I think sometimes people think that if they make Jesus small and more like them, then somehow He becomes more approachable, more palatable and friendlier somehow. But when we do this, He also becomes less than He really is, and in this, also less influential and much easier to ignore. People can do all kinds of things with Jesus, even turning His name into a curse word. But Jesus cannot be ignored.
Jesus loves us, is our savior but is also Lord and God before whose feet we must fall. When I do this, my problems, anxiety and fears get smaller and smaller, my temptations fade, my sins are washed away and my future is reshaped by the power of an amazing Christ.
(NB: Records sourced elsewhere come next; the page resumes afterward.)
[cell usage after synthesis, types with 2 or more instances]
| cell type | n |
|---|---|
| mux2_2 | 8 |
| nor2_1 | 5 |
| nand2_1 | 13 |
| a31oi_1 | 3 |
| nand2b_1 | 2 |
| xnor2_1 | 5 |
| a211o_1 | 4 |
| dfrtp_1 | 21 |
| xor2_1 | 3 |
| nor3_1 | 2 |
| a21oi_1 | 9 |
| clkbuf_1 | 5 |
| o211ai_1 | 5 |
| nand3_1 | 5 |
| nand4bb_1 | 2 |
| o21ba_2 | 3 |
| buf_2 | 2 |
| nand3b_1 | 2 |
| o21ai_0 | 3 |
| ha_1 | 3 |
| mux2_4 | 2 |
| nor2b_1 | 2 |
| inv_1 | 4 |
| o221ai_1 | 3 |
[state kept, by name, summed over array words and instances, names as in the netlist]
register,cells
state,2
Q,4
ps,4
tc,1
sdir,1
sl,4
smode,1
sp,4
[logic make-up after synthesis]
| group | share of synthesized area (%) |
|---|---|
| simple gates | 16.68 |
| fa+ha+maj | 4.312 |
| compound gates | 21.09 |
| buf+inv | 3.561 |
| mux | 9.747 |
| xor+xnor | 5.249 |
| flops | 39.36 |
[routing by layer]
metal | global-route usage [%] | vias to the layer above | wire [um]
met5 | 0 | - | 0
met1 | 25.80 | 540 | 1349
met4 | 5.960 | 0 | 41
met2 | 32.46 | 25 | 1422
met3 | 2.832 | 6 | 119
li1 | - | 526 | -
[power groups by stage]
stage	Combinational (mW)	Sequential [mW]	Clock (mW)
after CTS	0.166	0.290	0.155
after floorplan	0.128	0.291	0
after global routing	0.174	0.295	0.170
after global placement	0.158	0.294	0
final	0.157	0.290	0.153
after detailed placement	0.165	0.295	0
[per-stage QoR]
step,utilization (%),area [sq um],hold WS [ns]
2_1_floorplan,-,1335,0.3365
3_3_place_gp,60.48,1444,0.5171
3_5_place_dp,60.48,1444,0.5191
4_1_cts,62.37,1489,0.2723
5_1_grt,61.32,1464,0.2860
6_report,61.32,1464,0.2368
===== config.mk =====
export PLATFORM = sky130hd
export DESIGN_NAME = hazard_forward_ctrl_flat
export DESIGN_NICKNAME = d
export VERILOG_FILES = /design/src/rtl/hazard_pkg.sv /design/src/rtl/hazard_forward_ctrl_if.sv /design/src/rtl/hazard_track_stage.sv /design/src/rtl/hazard_forward_ctrl.sv /design/src/flat_wrapper.sv
export SDC_FILE = /design/constraint.sdc
export NUM_CORES = 1
export LEC_CHECK = 0
export CAP_MARGIN = 0
export CORE_MARGIN = 1
export CORE_UTILIZATION = 40
export CTS_BUF_LIST = sky130_fd_sc_hd__clkbuf_8
export CTS_CLUSTER_SIZE = 16
export DETAILED_ROUTE_END_ITERATION = 12
export GPL_TIMING_DRIVEN = 0
export PLACE_DENSITY = 0.67
export SETUP_SLACK_MARGIN = 0.3
export SLEW_MARGIN = 20
export SYNTH_ARGS = -nofsm -noshare
export SYNTH_HDL_FRONTEND = slang
export SYNTH_SLANG_ARGS = --single-unit

===== constraint.sdc =====
create_clock -name clk -period 5.8 [get_ports clk]
set_input_delay 0.58 -clock clk [delete_from_list [all_inputs] [get_ports clk]]
set_output_delay 0.58 -clock clk [all_outputs]
set_load 0.005 [all_outputs]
The one whose face is like the sun shining in its strength is the one who loves us, is the one who we can call on in the moment of desperation, is the one we kneel before and then stand up after fearless.
Jesus loves me, this I know for the Bible tells me so!
Category: Weekly Thoughts



Thank you Mike. You often put words to feelings I have in my heart. I was thinking the other day that the larger and more powerful I make God the more peaceful I am. When I try to make Him more like a best friend I lose the magnitude of power that He has and feel myself become too large. I feel comfort from the Revelation passage of feeling and seeing God so powerful that to be in His presence is to lay at His feet and bow my head. I feel His power when I make myself but a speck and blessed to call Him Lord. Thank you always for your wisdom.